Sereni alla serata Casapound su Ungaretti: “Lucca non ha celebrato degnamente il poeta” foto

Il professore, ex sindaco di Barga, sul cinquantesimo dalla scomparsa: "La destra ha messo la bandiera per assenze altrui"

Si è svolto ieri (9 luglio) il secondo appuntamento del festival culturale L’Augusta – la Fortezza delle Idee organizzato da CasaPound Italia in centro storico. Argomento della serata il poeta Giuseppe Ungaretti, ricordato a cinquant’anni dalla morte. Sono intervenuti i professori Umberto Sereni e Francesco Tricomi, moderati dal giornalista Fabrizio Vincenti e con l’intervento in collegamento del giornalista Mario Bernardi Guardi. La conferenza è stata intervallata dalla lettura di poesie di Ungaretti.

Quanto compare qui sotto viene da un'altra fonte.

**src/rtl/hi_reader_pause_detect_if.sv**
```systemverilog
// Signal bundle for the reader pause detector: raw ADC sample and bit phase in,
// shaped carrier, edge/pause pulses and pause timing out.
//   adc_d             raw 8-bit ADC sample of the reader carrier
//   bit_phase         16-tick bit phase from the timing block
//   after_hysteresis  shaped carrier (1 = carrier on)
//   falling_edge      one-cycle pulse when the carrier drops
//   falling_edge_time bit_phase captured at the last drop
//   has_been_low_for  periods elapsed since the drop
//   pause_done        one-cycle pulse when a pause ends on threshold
//   pause_len         length of the last completed pause
//   pause_ok          last pause length within the legal window
//   carrier_timeout   one-cycle pulse on a forced release
interface hi_reader_pause_detect_if;
    logic [7:0]  adc_d;
    logic [3:0]  bit_phase;
    logic        after_hysteresis;
    logic        falling_edge;
    logic [3:0]  falling_edge_time;
    logic [11:0] has_been_low_for;
    logic        pause_done;
    logic [11:0] pause_len;
    logic        pause_ok;
    logic        carrier_timeout;

    // Sample source side: drives the ADC sample and phase.
    modport master (
        output adc_d,
        output bit_phase,
        input  after_hysteresis,
        input  falling_edge,
        input  falling_edge_time,
        input  has_been_low_for,
        input  pause_done,
        input  pause_len,
        input  pause_ok,
        input  carrier_timeout
    );

    // Detector side.
    modport slave (
        input  adc_d,
        input  bit_phase,
        output after_hysteresis,
        output falling_edge,
        output falling_edge_time,
        output has_been_low_for,
        output pause_done,
        output pause_len,
        output pause_ok,
        output carrier_timeout
    );
endinterface

```
**src/rtl/hi_reader_pause_detect.sv**
```systemverilog
// ISO14443-A reader pause detector: hysteresis shaping of the 100% ASK carrier,
// pause timing, falling-edge phase capture and legal-length flagging.
//   adc_clk  carrier clock, all state updates on its falling edge
//   reset    asynchronous active-high reset
//   bus      slave side of hi_reader_pause_detect_if
module hi_reader_pause_detect #(
    parameter logic [7:0]  HIGH_THRESH = 8'd224,
    parameter logic [7:0]  LOW_THRESH  = 8'd192,
    parameter logic [11:0] TIMEOUT     = 12'd4095,
    parameter logic [11:0] MIN_PAUSE   = 12'd20,
    parameter logic [11:0] MAX_PAUSE   = 12'd60
) (
    input  logic                    adc_clk,
    input  logic                    reset,
    hi_reader_pause_detect_if.slave bus
);

    // The shaped carrier level is the state itself.
    typedef enum logic {
        ST_HIGH = 1'b0,
        ST_LOW  = 1'b1
    } state_t;

    state_t      state_q, state_d;
    logic [11:0] cnt_q, cnt_d;
    logic [3:0]  fet_q, fet_d;
    logic [11:0] plen_q, plen_d;
    logic        pok_q, pok_d;
    logic        fe_q, fe_d;
    logic        pd_q, pd_d;
    logic        to_q, to_d;

    logic        high_hit;
    logic        low_hit;
    logic [11:0] len_next;

    assign high_hit = (bus.adc_d >= HIGH_THRESH);
    assign low_hit  = (bus.adc_d <= LOW_THRESH);

    // Only used when not timing out, so cnt_q < TIMEOUT and no wrap occurs.
    assign len_next = cnt_q + 12'd1;

    always_ff @(negedge adc_clk or posedge reset) begin
        if (reset) begin
            state_q <= ST_HIGH;
            cnt_q   <= 12'd0;
            fet_q   <= 4'd0;
            plen_q  <= 12'd0;
            pok_q   <= 1'b0;
            fe_q    <= 1'b0;
            pd_q    <= 1'b0;
            to_q    <= 1'b0;
        end else begin
            state_q <= state_d;
            cnt_q   <= cnt_d;
            fet_q   <= fet_d;
            plen_q  <= plen_d;
            pok_q   <= pok_d;
            fe_q    <= fe_d;
            pd_q    <= pd_d;
            to_q    <= to_d;
        end
    end

    always_comb begin
        state_d = state_q;
        cnt_d   = cnt_q;
        fet_d   = fet_q;
        plen_d  = plen_q;
        pok_d   = pok_q;
        fe_d    = 1'b0;
        pd_d    = 1'b0;
        to_d    = 1'b0;

        unique case (state_q)
            ST_HIGH: begin
                cnt_d = 12'd0;
                // high_hit wins over low_hit; with LOW < HIGH they never overlap.
                if (!high_hit && low_hit) begin
                    state_d = ST_LOW;
                    fe_d    = 1'b1;
                    fet_d   = bus.bit_phase;
                end
            end
            ST_LOW: begin
                if (cnt_q == TIMEOUT) begin
                    // Forced release ignores the sample on this edge.
                    state_d = ST_HIGH;
                    cnt_d   = 12'd0;
                    to_d    = 1'b1;
                end else if (high_hit) begin
                    state_d = ST_HIGH;
                    cnt_d   = 12'd0;
                    pd_d    = 1'b1;
                    plen_d  = len_next;
                    pok_d   = (len_next >= MIN_PAUSE) &&
                              (len_next <= MAX_PAUSE);
                end else begin
                    // Samples inside the band hold the low level.
                    cnt_d = len_next;
                end
            end
            default: begin
                state_d = ST_HIGH;
                cnt_d   = 12'd0;
            end
        endcase
    end

    assign bus.after_hysteresis  = (state_q == ST_HIGH);
    assign bus.falling_edge      = fe_q;
    assign bus.falling_edge_time = fet_q;
    assign bus.has_been_low_for  = cnt_q;
    assign bus.pause_done        = pd_q;
    assign bus.pause_len         = plen_q;
    assign bus.pause_ok          = pok_q;
    assign bus.carrier_timeout   = to_q;

    // Structural invariants of the pulse outputs and counter.
    a_pulses_exclusive: assert property (
        @(negedge adc_clk) disable iff (reset)
        $onehot0({fe_q, pd_q, to_q})
    );

    a_cnt_zero_high: assert property (
        @(negedge adc_clk) disable iff (reset)
        (state_q == ST_HIGH) |-> (cnt_q == 12'd0)
    );

endmodule

```
**src/flat_wrapper.sv**
```systemverilog
// flat-port wrapper written by rule: the top's interface ports become plain ports
module hi_reader_pause_detect_flat 
#(
    parameter logic [7:0]  HIGH_THRESH = 8'd224,
    parameter logic [7:0]  LOW_THRESH  = 8'd192,
    parameter logic [11:0] TIMEOUT     = 12'd4095,
    parameter logic [11:0] MIN_PAUSE   = 12'd20,
    parameter logic [11:0] MAX_PAUSE   = 12'd60
)
  (adc_clk, reset, bus_adc_d, bus_bit_phase, bus_after_hysteresis, bus_falling_edge, bus_falling_edge_time, bus_has_been_low_for, bus_pause_done, bus_pause_len, bus_pause_ok, bus_carrier_timeout);
  hi_reader_pause_detect_if bus_i ();
  input  logic adc_clk;
  input  logic reset;
  input wire logic [$bits(bus_i.adc_d)-1:0] bus_adc_d;
  input wire logic [$bits(bus_i.bit_phase)-1:0] bus_bit_phase;
  output wire logic [$bits(bus_i.after_hysteresis)-1:0] bus_after_hysteresis;
  output wire logic [$bits(bus_i.falling_edge)-1:0] bus_falling_edge;
  output wire logic [$bits(bus_i.falling_edge_time)-1:0] bus_falling_edge_time;
  output wire logic [$bits(bus_i.has_been_low_for)-1:0] bus_has_been_low_for;
  output wire logic [$bits(bus_i.pause_done)-1:0] bus_pause_done;
  output wire logic [$bits(bus_i.pause_len)-1:0] bus_pause_len;
  output wire logic [$bits(bus_i.pause_ok)-1:0] bus_pause_ok;
  output wire logic [$bits(bus_i.carrier_timeout)-1:0] bus_carrier_timeout;
  assign bus_i.adc_d = bus_adc_d;
  assign bus_i.bit_phase = bus_bit_phase;
  assign bus_after_hysteresis = bus_i.after_hysteresis;
  assign bus_falling_edge = bus_i.falling_edge;
  assign bus_falling_edge_time = bus_i.falling_edge_time;
  assign bus_has_been_low_for = bus_i.has_been_low_for;
  assign bus_pause_done = bus_i.pause_done;
  assign bus_pause_len = bus_i.pause_len;
  assign bus_pause_ok = bus_i.pause_ok;
  assign bus_carrier_timeout = bus_i.carrier_timeout;
  hi_reader_pause_detect #(.HIGH_THRESH(HIGH_THRESH), .LOW_THRESH(LOW_THRESH), .TIMEOUT(TIMEOUT), .MIN_PAUSE(MIN_PAUSE), .MAX_PAUSE(MAX_PAUSE)) u_core (.adc_clk(adc_clk), .reset(reset), .bus(bus_i));
endmodule
```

Tema principale della serata è stato il rapporto tra Ungaretti e Lucca. “È stato quello di un amore vero, sofferto – ha sottolineato Sereni – Lucca non lo ha celebrato degnamente nel cinquantesimo della scomparsa? CasaPound ha messo la bandiera per assenze altrui, ha reso dignità alla civiltà lucchese: ringraziamo i dormienti e gli svagati”.

Si è parlato anche dell’originalità della sua poesia, delle sue influenze, della poesia di guerra e del rapporto con la natura. “Attraverso la natura esprime le proprie sensazioni – ha detto Tricomi – la sua è una poesia ‘naturale’. La mattina, la notte, i fiumi; il richiamo alle radici, la poesia di guerra, la morte dei suoi compagni in trincea; la madre. Tutto questo in Ungaretti è natura”.

Bernardi Guardi ha ricordato il lato ‘politicamente scorretto’ del poeta: “Un aspetto spesso trascurato, che lo ha visto legato al fascismo e a Mussolini – a cui era talmente devoto da darne il nome al figlio – e che gli è costata l’epurazione dopo la guerra e il Nobel”. La conferenza è stata chiusa dalle parole registrate di Ungaretti, su cosa sia la poesia: “Quello che avvicina al segreto che è in noi”.

I prossimi appuntamenti de L’Augusta, sempre di giovedì alle 21 in piazza XX settembre, avranno ad oggetto rispettivamente la politica lucchese con i consiglieri comunali di opposizione, il mondiale di Italia ’90 a trent’anni di distanza e il business dell’ambiente “oltre Greta e i gretini”.